L’interdiction de conclure une rupture négociée lorsque le contrat de travail est suspendu.
L’histoire :
Ayant été victime d'un accident du travail le 19 octobre 1992, le contrat de travail d’une salariée a été suspendu à compter de cette date. Son contrat ayant été rompu le 4 mars 1993, la salariée a signé le jour même un reçu pour solde de tout compte.
Soutenant avoir été licenciée, la salariée a saisi la juridiction prud'homale.
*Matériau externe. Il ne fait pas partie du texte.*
What follows belongs to an exercise in optimizing a design on an open flow for small area, a short achievable clock period and few clock cycles per item; a production flow would make more cautious choices.
At most, simulation tests tie the RTL to the original design; equivalence was not proved.
For run 6, only the layout was checked, not whether the RTL still works.
The flow treats the clock pin as an ideal source. Dropping or thinning the clock tree relies on that and would not hold on a real chip.
No activity file was given, so power comes from the tool's default toggle rates.

$ cat config.mk
export PLATFORM = sky130hd
export DESIGN_NAME = deque_top
export DESIGN_NICKNAME = deque_top
export VERILOG_FILES = /design/flow/design.v
export SDC_FILE = /design/flow/constraint.sdc
export NUM_CORES = 4
export LEC_CHECK = 0
export CAP_MARGIN = 20
export CORE_MARGIN = 2
export CORE_UTILIZATION = 40
export SETUP_SLACK_MARGIN = 3.05
export SLEW_MARGIN = 20
$ cat constraint.sdc
create_clock -name core_clock -period 5.0 [get_ports {clk}]
set_input_delay 1.0000 -clock core_clock [delete_from_list [all_inputs] [get_ports {clk}]]
set_output_delay 1.0000 -clock core_clock [all_outputs]
set_load 0.01 [all_outputs]
$ cat design.v
package deq_pkg;
  localparam int DEF_CAPACITY   = 16;
  localparam int DEF_DATA_WIDTH = 32;
  localparam int VALUE_W        = 32;
  localparam int COUNT_W        = 5;
  typedef enum logic [1:0] {
    ACT_PUSH_FRONT = 2'd0,
    ACT_PUSH_BACK  = 2'd1,
    ACT_POP_FRONT  = 2'd2,
    ACT_POP_BACK   = 2'd3
  } action_t;
  typedef enum logic [1:0] {
    STAT_OK    = 2'd0,
    STAT_EMPTY = 2'd1,
    STAT_FULL  = 2'd2
  } status_t;
  typedef enum logic {
    ST_IDLE = 1'b0,
    ST_RESP = 1'b1
  } state_t;
  typedef struct packed {
    action_t              action;
    logic [VALUE_W-1:0]   data_in;
  } cmd_t;
  typedef struct packed {
    logic [VALUE_W-1:0]   popped_value;
    status_t              status;
    logic [COUNT_W-1:0]   entry_count;
    logic                 is_empty;
    logic [VALUE_W-1:0]   front_value;
    logic [VALUE_W-1:0]   back_value;
  } res_t;
endpackage
module deq_ram #(
  parameter int WIDTH = 32,
  parameter int DEPTH = 16
) (
  input  logic                     clk,
  input  logic                     we,
  input  logic [$clog2(DEPTH)-1:0] waddr,
  input  logic [WIDTH-1:0]         wdata,
  input  logic [$clog2(DEPTH)-1:0] raddr,
  output logic [WIDTH-1:0]         rdata
);
  logic [WIDTH-1:0] mem [DEPTH];
  always_ff @(posedge clk) begin
    if (we) begin
      mem[waddr] <= wdata;
    end
    rdata <= mem[raddr];
  end
endmodule
module double_ended_queue #(
  parameter int CAPACITY   = deq_pkg::DEF_CAPACITY,
  parameter int DATA_WIDTH = deq_pkg::DEF_DATA_WIDTH
) (
  input  logic           clk,
  input  logic           rst,
  input  logic           start,
  output logic           busy,
  input  logic [33:0]    cmd_bits,
  output logic           done,
  output logic [103:0]   result_bits
);
  localparam int M  = CAPACITY - 2;    
  localparam int J  = M / 2;           
  localparam int W  = DATA_WIDTH;
  localparam int CW = $clog2(CAPACITY + 1);
  deq_pkg::cmd_t cmd;
  deq_pkg::res_t result;
  assign cmd         = cmd_bits;
  assign result_bits = result;
  logic          cv;
  logic [1:0]    cact;
  logic [W-1:0]  cdat;
  logic          rst_q;
  logic          wr_f;       
  logic          wr_b;       
  logic          fs_dat, fs_rd, fs_oth, fs_hold;   
  logic          bs_dat, bs_rd, bs_oth, bs_hold;   
  logic [M-1:0]  rsel;       
  logic [W-1:0]  mem [M];
  logic [J-1:0]  ih_j;       
  logic [J-1:0]  it_j;       
  logic [CW-1:0] count;
  logic          is_empty;   
  logic          is_one;     
  logic          is_two;     
  logic          is_full;    
  logic [W-1:0]  front_q;    
  logic [W-1:0]  back_q;     
  logic          done_q;
  logic [W-1:0]  popped_q;
  logic [1:0]    stat_q;
  logic [J-1:0]  ih_nx, it_nx;
  logic [CW-1:0] count_nx;
  logic          empty_nx, one_nx, two_nx, full_nx;
  logic [W-1:0]  front_nx, back_nx;
  logic          push_f, push_b, pop_f, pop_b;
  logic          do_pf, do_pb, do_qf, do_qb;   
  logic          in_go;
  logic          n_pf, n_pb, n_qf, n_qb;
  logic          deep;       
  logic [W-1:0]  rd;
  logic [W-1:0]  wdata;
  logic          in_push, in_room;
  logic [M-1:0]  we;
  function automatic logic [J-1:0] j_inc(input logic [J-1:0] j);
    j_inc = {j[J-2:0], ~j[J-1]};
  endfunction
  function automatic logic [J-1:0] j_dec(input logic [J-1:0] j);
    j_dec = {~j[0], j[J-1:1]};
  endfunction
  function automatic logic [M-1:0] j_onehot(input logic [J-1:0] j);
    j_onehot[0] = !j[J-1] && !j[0];
    for (int s = 1; s < J; s++) begin
      j_onehot[s] = j[s-1] && !j[s];
    end
    j_onehot[J] = j[J-1] && j[0];
    for (int s = J + 1; s < M; s++) begin
      j_onehot[s] = !j[s-J-1] && j[s-J];
    end
  endfunction
  logic [M-1:0]  ih_oh, it_oh;
  assign ih_oh = j_onehot(ih_j);
  assign it_oh = j_onehot(it_j);
  assign push_f = (cact == deq_pkg::ACT_PUSH_FRONT);
  assign push_b = (cact == deq_pkg::ACT_PUSH_BACK);
  assign pop_f  = (cact == deq_pkg::ACT_POP_FRONT);
  assign pop_b  = (cact == deq_pkg::ACT_POP_BACK);
  assign deep  = !is_empty && !is_one && !is_two;
  assign wdata = push_f ? front_q : back_q;
  always_comb begin
    rd = '0;
    for (int i = 0; i < M; i++) begin
      rd = rd | ({W{rsel[i]}} & mem[i]);
    end
  end
  always_ff @(posedge clk) begin
    for (int i = 0; i < M; i++) begin
      if (we[i]) begin
        mem[i] <= wdata;
      end
    end
  end
  always_comb begin
    ih_nx    = ih_j;
    it_nx    = it_j;
    count_nx = count;
    empty_nx = is_empty;
    one_nx   = is_one;
    two_nx   = is_two;
    full_nx  = is_full;
    if (rst_q) begin
      ih_nx    = '0;                      
      it_nx    = {1'b1, {(J-1){1'b0}}};   
      count_nx = '0;
      empty_nx = 1'b1;
      one_nx   = 1'b0;
      two_nx   = 1'b0;
      full_nx  = 1'b0;
    end else begin
      if (do_pf && !is_empty && !is_one) begin
        ih_nx = j_dec(ih_j);
      end else if (do_qf && deep) begin
        ih_nx = j_inc(ih_j);
      end
      if (do_pb && !is_empty && !is_one) begin
        it_nx = j_inc(it_j);
      end else if (do_qb && deep) begin
        it_nx = j_dec(it_j);
      end
      if (do_pf || do_pb) begin
        count_nx = count + 1'b1;
        empty_nx = 1'b0;
        one_nx   = is_empty;
        two_nx   = is_one;
        full_nx  = (count == CW'(CAPACITY - 1));
      end else if (do_qf || do_qb) begin
        count_nx = count - 1'b1;
        empty_nx = is_one;
        one_nx   = is_two;
        two_nx   = (count == CW'(3));
        full_nx  = 1'b0;
      end
    end
  end
  assign front_nx = ({W{fs_dat}} & cdat) | ({W{fs_rd}} & rd) |
                    ({W{fs_oth}} & back_q) | ({W{fs_hold}} & front_q);
  assign back_nx  = ({W{bs_dat}} & cdat) | ({W{bs_rd}} & rd) |
                    ({W{bs_oth}} & front_q) | ({W{bs_hold}} & back_q);
  assign in_go   = start && !rst;
  assign in_push = in_go && !cmd.action[1];
  assign in_room = !empty_nx && !one_nx && !full_nx;
  assign n_pf    = in_go && (cmd.action == deq_pkg::ACT_PUSH_FRONT) && !full_nx;
  assign n_pb    = in_go && (cmd.action == deq_pkg::ACT_PUSH_BACK) && !full_nx;
  assign n_qf    = in_go && (cmd.action == deq_pkg::ACT_POP_FRONT) && !empty_nx;
  assign n_qb    = in_go && (cmd.action == deq_pkg::ACT_POP_BACK) && !empty_nx;
  always_comb begin
    for (int i = 0; i < M; i++) begin
      we[i] = (wr_f && ih_oh[(i+1)%M]) || (wr_b && it_oh[(i+M-1)%M]);
    end
  end
  always_ff @(posedge clk) begin
    cv     <= start && !rst;
    done_q <= cv && !rst;
    rst_q  <= rst;
    cact   <= cmd.action;
    cdat   <= cmd.data_in;
    rsel   <= j_onehot(cmd.action[0] ? it_nx : ih_nx);
    do_pf  <= n_pf;
    do_pb  <= n_pb;
    do_qf  <= n_qf;
    do_qb  <= n_qb;
    fs_dat  <= n_pf || (n_pb && empty_nx);
    fs_rd   <= n_qf && !one_nx && !two_nx;
    fs_oth  <= n_qf && two_nx;
    fs_hold <= !rst && !(n_pf || (n_pb && empty_nx) || n_qf || (n_qb && one_nx));
    bs_dat  <= n_pb || (n_pf && empty_nx);
    bs_rd   <= n_qb && !one_nx && !two_nx;
    bs_oth  <= n_qb && two_nx;
    bs_hold <= !rst && !(n_pb || (n_pf && empty_nx) || n_qb || (n_qf && one_nx));
    wr_f   <= in_push && in_room && !cmd.action[0];
    wr_b   <= in_push && in_room && cmd.action[0];
  end
  always_ff @(posedge clk) begin
    ih_j     <= ih_nx;
    it_j     <= it_nx;
    count    <= count_nx;
    is_empty <= empty_nx;
    is_one   <= one_nx;
    is_two   <= two_nx;
    is_full  <= full_nx;
    front_q  <= front_nx;
    back_q   <= back_nx;
  end
  always_ff @(posedge clk) begin
    popped_q <= pop_f ? front_q : (pop_b ? back_q : '0);
    if (push_f || push_b) begin
      stat_q <= is_full ? deq_pkg::STAT_FULL : deq_pkg::STAT_OK;
    end else begin
      stat_q <= is_empty ? deq_pkg::STAT_EMPTY : deq_pkg::STAT_OK;
    end
  end
  always_comb begin
    busy                = 1'b0;
    done                = done_q;
    result.popped_value = popped_q;
    result.status       = deq_pkg::status_t'(stat_q);
    result.entry_count  = count;
    result.is_empty     = is_empty;
    result.front_value  = front_q;
    result.back_value   = back_q;
  end
endmodule
module deque_top (
  input  logic        clk,
  input  logic        rst,
  input  logic        start,
  output logic        busy,
  input  logic [1:0]  cmd_action,
  input  logic [31:0] cmd_data,
  output logic        done,
  output logic [31:0] res_popped,
  output logic [1:0]  res_status,
  output logic [4:0]  res_count,
  output logic        res_empty,
  output logic [31:0] res_front,
  output logic [31:0] res_back
);
  deq_pkg::cmd_t cmd;
  deq_pkg::res_t result;
  assign cmd.action  = deq_pkg::action_t'(cmd_action);
  assign cmd.data_in = cmd_data;
  double_ended_queue u_deq (
    .clk         (clk),
    .rst         (rst),
    .start       (start),
    .busy        (busy),
    .cmd_bits    (cmd),
    .done        (done),
    .result_bits (result)
  );
  assign res_popped = result.popped_value;
  assign res_status = result.status;
  assign res_count  = result.entry_count;
  assign res_empty  = result.is_empty;
  assign res_front  = result.front_value;
  assign res_back   = result.back_value;
endmodule
$ cat flow/run.sh
#!/bin/bash
# Standard ORFS layout with three changes: ports get a plain buffer cell,
# CTS builds larger sink clusters without dummy loads, and after CTS the
# clock port drives the first level of clock buffers directly when the tree
# starts with a single root buffer (flow/post_cts.tcl).
set -euo pipefail
here=$(pwd)
export BUFFER_PORTS_ARGS="-buffer_cell sky130_fd_sc_hd__buf_2"
export CTS_ARGS="-sink_clustering_enable -repair_clock_nets -dont_use_dummy_load -buf_list {sky130_fd_sc_hd__clkbuf_8 sky130_fd_sc_hd__clkbuf_16} -sink_clustering_size 30 -sink_clustering_max_diameter 100"
export FLOW_CLOCK_PORT=clk
export POST_CTS_TCL="$here/flow/post_cts.tcl"
bash standard.sh > standard.log 2>&1
$ cat flow/post_cts.tcl
set block [ord::get_db_block]
set clk_bterm [$block findBTerm $::env(FLOW_CLOCK_PORT)]
set clk_net [$clk_bterm getNet]
set iterms [$clk_net getITerms]
if { [llength $iterms] == 1 } {
  set root_in [lindex $iterms 0]
  set root [$root_in getInst]
  set master [[$root getMaster] getName]
  set root_out ""
  foreach it [$root getITerms] {
    if { [$it isOutputSignal] } { set root_out $it }
  }
  if { [string match "*clkbuf*" $master] && $root_out ne "" } {
    set onet [$root_out getNet]
    set loads {}
    foreach it [$onet getITerms] {
      if { [$it getInst] != $root } { lappend loads $it }
    }
    if { [llength $loads] <= 4 && [llength [$onet getBTerms]] == 0 } {
      puts "post_cts: removing root clock buffer [$root getName] ($master), port now drives [llength $loads] pins"
      foreach it $loads {
        $it disconnect
        $it connect $clk_net
      }
      $root_in disconnect
      $root_out disconnect
      odb::dbInst_destroy $root
      odb::dbNet_destroy $onet
    } else {
      puts "post_cts: root buffer output has [llength $loads] loads, left as is"
    }
  }
} else {
  puts "post_cts: clock port drives [llength $iterms] pins, left as is"
}
$ cat standard.sh
#!/bin/bash
# synth_recipe.tcl (not shown) runs the flow's synth.tcl, then flattens the netlist and writes it again
# the make line also repeats each setting of config.mk as NAME=value (left out here)
make -C /OpenROAD-flow-scripts/flow DESIGN_CONFIG=/design/flow/config.mk WORK_HOME=/design/flow/orfs CLKGATE_MAP_FILE= SYNTH_SCRIPT=/design/flow/synth_recipe.tcl "${@:-finish}"
==> results of run 1 <==
## power by group through the flow
stage	clock network [mW]	logic [mW]	registers [mW]
finish	2.33	0.603	5.79
global route	2.54	0.641	5.80
detailed placement	0	0.420	5.94
global placement	0	0.410	5.94
floorplan	0	0.247	5.90
## flip-flops by register name, indices dropped and copies added (netlist names), 2 cells and up
register        cells
u_deq.count         5
u_deq.ih_j          7
u_deq.back_q       32
u_deq.popped_q     32
u_deq.cdat         32
u_deq.cact          2
u_deq.it_j          7
u_deq.front_q      32
u_deq.rsel         14
u_deq.mem         448
u_deq.stat_q        2
## stage by stage
stage          setup slack [ns]  instances  area [µm²]  power (mW)  hold slack, ns
2_1_floorplan              2.48       1511       23000        6.15           0.410
3_3_place_gp               2.70       2351       24700        6.35           0.441
3_5_place_dp               2.68       2351       24700        6.36           0.439
5_1_grt                    2.86       2476       27000        8.98           0.478
6_report                   2.91       2476       27000        8.73           0.453
## layout make-up
| cell class | count | area share |
|---|---|---|
| clock buffer | 24 | 0.0222 |
| inverter | 27 | 0.00403 |
| multi-input combinational | 756 | 0.208 |
| sequential | 634 | 0.646 |
| tap | 756 | 0.0350 |
| timing repair buffer | 279 | 0.0850 |
## cells in the mapped netlist (all sizes together), types with 4 or more instances
cell type	count
a21oi	11
a221oi	32
a222oi	64
a22o	32
a22oi	160
a311o	8
and3	4
buf	14
clkbuf	80
dfxtp	186
edfxtp	448
inv	26
mux2	32
mux2i	35
nand2	46
nand3	76
nor2	70
nor2b	35
nor3	7
o211ai	4
o21ai	81
o31ai	4
## worst max path at each step
stage | start | to | cells past startpoint
after floorplan | u_deq.wr_b | u_deq.mem[8][0] | 3
after global placement | u_deq.is_one | u_deq.rsel[5] | 5
after detailed placement | u_deq.is_one | u_deq.rsel[5] | 5
after global routing | u_deq.is_empty | u_deq.rsel[2] | 7
final | u_deq.is_empty | u_deq.rsel[10] | 7
## layout by cell type (no fill, tap or decap), types with 21 or more instances in the layout
cell | netlist | routed
nor2_1 | 70 | 64
mux2_2 | 32 | 29
nor2b_1 | 35 | 35
buf_4 | 2 | 123
a222oi_1 | 64 | 64
dfxtp_1 | 186 | 98
o21ai_0 | 81 | 68
nand2_1 | 45 | 44
buf_6 | 1 | 82
a22o_1 | 32 | 32
nand3_1 | 76 | 76
mux2i_1 | 35 | 34
inv_1 | 25 | 21
clkbuf_16 | 0 | 24
dfxtp_2 | 0 | 32
buf_2 | 2 | 69
a22oi_1 | 160 | 160
a221oi_1 | 32 | 32
dfxtp_4 | 0 | 56
edfxtp_1 | 448 | 448
## cell families after synthesis
family                     after synthesis
other                                    1
DFF                                    634
AOI/OAI and AO/OA                      421
and+or+nand+nor                        260
adders and majority gates                4
muxes                                   67
buffers and inverters                  121
xor gates and xnor gates                 3
## worst reg2reg max path: stages, from the launching register on
cell and delay (ns):
dfxtp_4 0.37, buf_12 0.13, buf_8 0.12, or4b_4 0.59
mux2i_2 0.21, a211o_1 0.33, a32oi_1 0.18, nor2_1 0.05
## layer usage
| metal | vias up | part of all wire | wire length [µm] | track usage |
|---|---|---|---|---|
| li1 | 6443 | - | - | - |
| met1 | 7692 | 0.41 | 28800 | 0.324 |
| met2 | 899 | 0.47 | 32800 | 0.373 |
| met3 | 103 | 0.10 | 7150 | 0.0463 |
| met4 | 0 | 0.019 | 1330 | 0.0491 |
| met5 | - | 0 | 0 | 0 |
==> results.toml, run 1 <==
[status]
run_status = "complete, no violations"

[global_route]
grt_pass1_wl_um = 101000
antenna_found_initial = 0
grt_usage = 0.231
grt_pass1_vias = 14700
grt_max_degree = 35
grt-ovfl-total = 0

[sta]
rsz0062_at_grt = "true"
fin_crit_ns = 2.09
hold_viol_final = 0
worst_slew_pin_slew_ns = 1.09
slew-limit-headroom = 0.276
period_share = 0.418
tns_ns = 0
setup_violations = 0
final-max-slew-violation-count = 0
finClkSkew_ns = 0.0536
fmax_mhz = 478

[synthesis]
ys_seq_area_frac = 0.749
yosys.area_share.simple = 0.0556
yosysWarningCount = 2
ys.flop_type = "edfxtp_1"
synth_top_cell_by_area = "edfxtp_1"
syn_inst = 1511
synthMuxAreaShare = 0.0310
ys_types = 60
synthAdderAreaFrac = 0.00251
synthTopCellsByArea = "edfxtp_1, dfxtp_1, a22oi_1, a222oi_1, o21ai_0"
synthArstFlopShare = 0
netlist.area_leader.share = 0.586
synthesis.nets = 1552
synth-seq-cells = 634
synth_top_family_by_area = "compound AO/OA/AOI/OAI gates"
synth_edf_count = 448
synth_compound_area_frac = 0.140
syn_avg_cell_area_um2 = 15.2
syn_area_um2 = 22900
synth_xor_xnor_area_share = 0.00115

[power_and_ir_drop]
p_seq_frac = 0.664
p_comb_frac = 0.069
p_sw_mw = 1.90
p_clk_frac = 0.267
power_density_nw_per_um2 = 323
cellLeakagePower_nw = 9.46
p_int_mw = 6.83
ir_drop_mv = 0.245
p_sw_frac = 0.217

[placed_design]
portBuffers = 141
place.gp.congestion = 0.816
dp_hpwl_um = 36100

[worst_hold_path]
hold_depth = 2
hold_class = "register to register"
min_from = "u_deq.is_full"
holdPathEnd = "u_deq.stat_q[1]"

[die]
rows = 87
die-height_um = 243
dieArea_um2 = 59300
core_area_um2 = 56500
io_pins = 143
initial_utilization = 0.406
dieWidth_um = 243

[clock_network]
clk_pin_slew_worst_paths_ns = 0.11
clock_latency_ns = 0.45
clock-sinks = 634

[critical_path]
worstPathArrival_ns = 2.42
slowest_stage = "or4b_4"
timing.rr.start = "u_deq.is_empty"
cp_top_family = "simple AND/OR/NAND/NOR gates"
reg2reg_setup_slack_ns = 2.91
crit_required_ns = 5.33
cp-start-kind = "register"
slowest_delay_ns = 0.59
end_kind = "register"
cp_max_fo = 6
path_buf_inv = 2
crit_chain = "buf_12 -> buf_8 -> or4b_4 -> mux2i_2 -> a211o_1 -> a32oi_1 -> nor2_1"
r2r-end = "u_deq.rsel[10]"
crit_type = "register to register"
rr_worst_depth = 7

[routing]
dr.pass1.iters = 9
viasPerCell = 6.11
drc = 0
wl_um = 70100
drt_iter0_markers = 2161
num_vias = 15100
routedWlPerCell_um = 28.3
antenna_left = 0

[cells_and_area]
final_util = 0.478
fill_cells = 4754
area_delta_synth_final_pct = 17.7
antenna_cells = 0
regArea_um2 = 17400
final_net_count = 1763
multi_input_area_um2 = 5620
drive_above_1_share = 0.275

[flow_run]
drv_cap = 0
Testbench counts, summed over its fixed seeds: cycles 8,016, items 8,000.
==> inputs of run 2 (changes only) <==
--- a/config.mk
+++ b/config.mk
@@ -8,5 +8,5 @@
 export CAP_MARGIN = 20
 export CORE_MARGIN = 2
 export CORE_UTILIZATION = 40
-export SETUP_SLACK_MARGIN = 3.05
+export SETUP_SLACK_MARGIN = 2.9
 export SLEW_MARGIN = 20
==> run 2 against run 1 <==
Effect of this change:
- design area down 2.2%
- clock skew up 0.034 ns
- flip-flop and latch count unchanged
- clock power about the same
- combinational power down 8.1%
- synthesized cell count unchanged
- critical endpoint is now res_empty
==> results.toml, run 2 <==
[synthesis]
synthArstFlopShare = 0
synthTopCellsByArea = "edfxtp_1, dfxtp_1, a22oi_1, a222oi_1, o21ai_0"
yosysMostFrequentCell = "edfxtp_1"
synth_top_cell_by_area = "edfxtp_1"
synthTopCellsByCount = "edfxtp_1, dfxtp_1, a22oi_1"
syn_avg_cell_area_um2 = 15.2
synthesis.nets = 1552
yosysWarningCount = 2
netlist.area_leader.share = 0.586
synth_edf_count = 448
ys_types = 60
ys.flop_type = "edfxtp_1"
ys_seq_area_frac = 0.749
synth-seq-cells = 634
syn_inst = 1511
syn_area_um2 = 22900

[critical_path]
cp_max_fo = 11
end_kind = "output pin"
crit_chain = "buf_2"
worstPathArrival_ns = 1.08
cp-start-kind = "register"
crit_type = "register to output pin"
crit_required_ns = 4.00
slowest_delay_ns = 0.46
cp_top_family = "flip-flops"
path_buf_inv = 1
slowest_stage = "dfxtp_4"

[placed_design]
dpl_cell_area_um2 = 24700
portBuffers = 141
dp_hpwl_um = 35700
dpl_worst_slack_ns = 2.39
place.gp.congestion = 0.789

[sta]
worst_slew_pin_slew_ns = 1.09
final-max-slew-violation-count = 0
finClkSkew_ns = 0.0874
hold_viol_final = 0
rsz0062_at_grt = "true"
slew-limit-headroom = 0.274
fmax_mhz = 480
period_share = 0.416
fin_ws_ns = 2.92
tns_ns = 0
fin_crit_ns = 2.08
setup_violations = 0

[power_and_ir_drop]
p_sw_mw = 1.87
p_sw_frac = 0.216
power_density_nw_per_um2 = 328
p_seq_frac = 0.668
power.total_mw = 8.67
cellLeakagePower_nw = 9.25
p_int_mw = 6.79
p_clk_frac = 0.268
ir_drop_mv = 0.318
p_comb_frac = 0.064

[routing]
routedWlPerCell_um = 28.0
wl_um = 68600
drc = 0
viasPerCell = 6.09
num_vias = 14900
drt_iter0_markers = 2142
dr.pass1.iters = 10
antenna_left = 0

[global_route]
antenna_found_initial = 2
grt_usage = 0.225
grt_pass1_wl_um = 98500
grt_pass1_vias = 14400
grt_max_degree = 35
grt-ovfl-total = 0

[cells_and_area]
drive_above_1_share = 0.248
final_util = 0.467
layout_common_cells = "edfxtp_1, a22oi_1, buf_4, dfxtp_1, buf_2"
largest_reg_flops = 448
final_net_count = 1735
final_design_area_no_fill_um2 = 26400
area_delta_synth_final_pct = 15.1
antenna_cells = 0
mostFrequentLayoutCell = "edfxtp_1"
top_register = "u_deq.mem"

[die]
dieWidth_um = 243
rows = 87
die-height_um = 243
dieArea_um2 = 59300
io_pins = 143
initial_utilization = 0.406
core_area_um2 = 56500

[worst_hold_path]
hold_class = "register to register"

[clock_network]
clock_latency_ns = 0.46
clock-sinks = 634
clk_pin_slew_worst_paths_ns = 0.11

[flow_run]
drv_cap = 0

[status]
run_status = "complete, no violations"
==> run 2: cell counts after synthesis <==
No cell type changed its count.
==> run 2: kinds of logic (layout without fill, tap and decap cells) <==
logic type	after synthesis	in the layout	synth area share
DFF	634	634	0.749
AOI/OAI and AO/OA	421	421	0.140
and+or+nand+nor	260	261	0.0556
xor gates and xnor gates	3	3	0.00115
buffers and inverters	121	301	0.0206
adders and majority gates	4	4	0.00251
muxes	67	67	0.0310
other	1	1	0.000163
Ce qu’en disent les juges :
Au cours des périodes de suspension consécutives à un accident du travail ou une maladie professionnelle, l'employeur ne peut résilier le CDI que s'il justifie soit d'une faute grave de l'intéressé, soit de l'impossibilité où il se trouve, pour un motif non lié à l'accident ou à la maladie, de maintenir ledit contrat. Toute résiliation du contrat de travail prononcée en méconnaissance de ces dispositions est nulle.
La Cour de cassation considère alors qu'au cours des périodes de suspension consécutives à un accident du travail ou une maladie professionnelle, l'employeur ne peut pas faire signer au salarié une rupture d'un commun accord du contrat de travail. Une telle résiliation du contrat est nulle.